### Exercise description
Your answer must be the exact lines from the one holding "export PLATFORM = sky130hd" through the final line of the records below, both included, and nothing more.

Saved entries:
==> config.mk <==
export PLATFORM = sky130hd
export DESIGN_NAME = beam_sweep_ctrl_flat
export DESIGN_NICKNAME = d
export VERILOG_FILES = /design/src/rtl/beam_sweep_ctrl_if.sv /design/src/rtl/beam_sweep_ctrl.sv /design/src/flat_wrapper.sv
export SDC_FILE = /design/constraint.sdc
export NUM_CORES = 1
export LEC_CHECK = 0
export CAP_MARGIN = 25
export CORE_ASPECT_RATIO = 0.5
export CORE_UTILIZATION = 60
export DETAILED_ROUTE_END_ITERATION = 16
export PLACE_DENSITY = 0.79
export RECOVER_POWER = 100
export SYNTH_ARGS = -nofsm -noshare
export SYNTH_HDL_FRONTEND = slang
export SYNTH_SLANG_ARGS = --single-unit
==> constraint.sdc <==
create_clock -name clock -period 6.63 [get_ports clock]
set_input_delay 1.326 -clock clock [delete_from_list [all_inputs] [get_ports clock]]
set_output_delay 1.326 -clock clock [all_outputs]
set_load 0.02 [all_outputs]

### Worked solution
export PLATFORM = sky130hd
export DESIGN_NAME = beam_sweep_ctrl_flat
export DESIGN_NICKNAME = d
export VERILOG_FILES = /design/src/rtl/beam_sweep_ctrl_if.sv /design/src/rtl/beam_sweep_ctrl.sv /design/src/flat_wrapper.sv
export SDC_FILE = /design/constraint.sdc
export NUM_CORES = 1
export LEC_CHECK = 0
export CAP_MARGIN = 25
export CORE_ASPECT_RATIO = 0.5
export CORE_UTILIZATION = 60
export DETAILED_ROUTE_END_ITERATION = 16
export PLACE_DENSITY = 0.79
export RECOVER_POWER = 100
export SYNTH_ARGS = -nofsm -noshare
export SYNTH_HDL_FRONTEND = slang
export SYNTH_SLANG_ARGS = --single-unit
==> constraint.sdc <==
create_clock -name clock -period 6.63 [get_ports clock]
set_input_delay 1.326 -clock clock [delete_from_list [all_inputs] [get_ports clock]]
set_output_delay 1.326 -clock clock [all_outputs]
set_load 0.02 [all_outputs]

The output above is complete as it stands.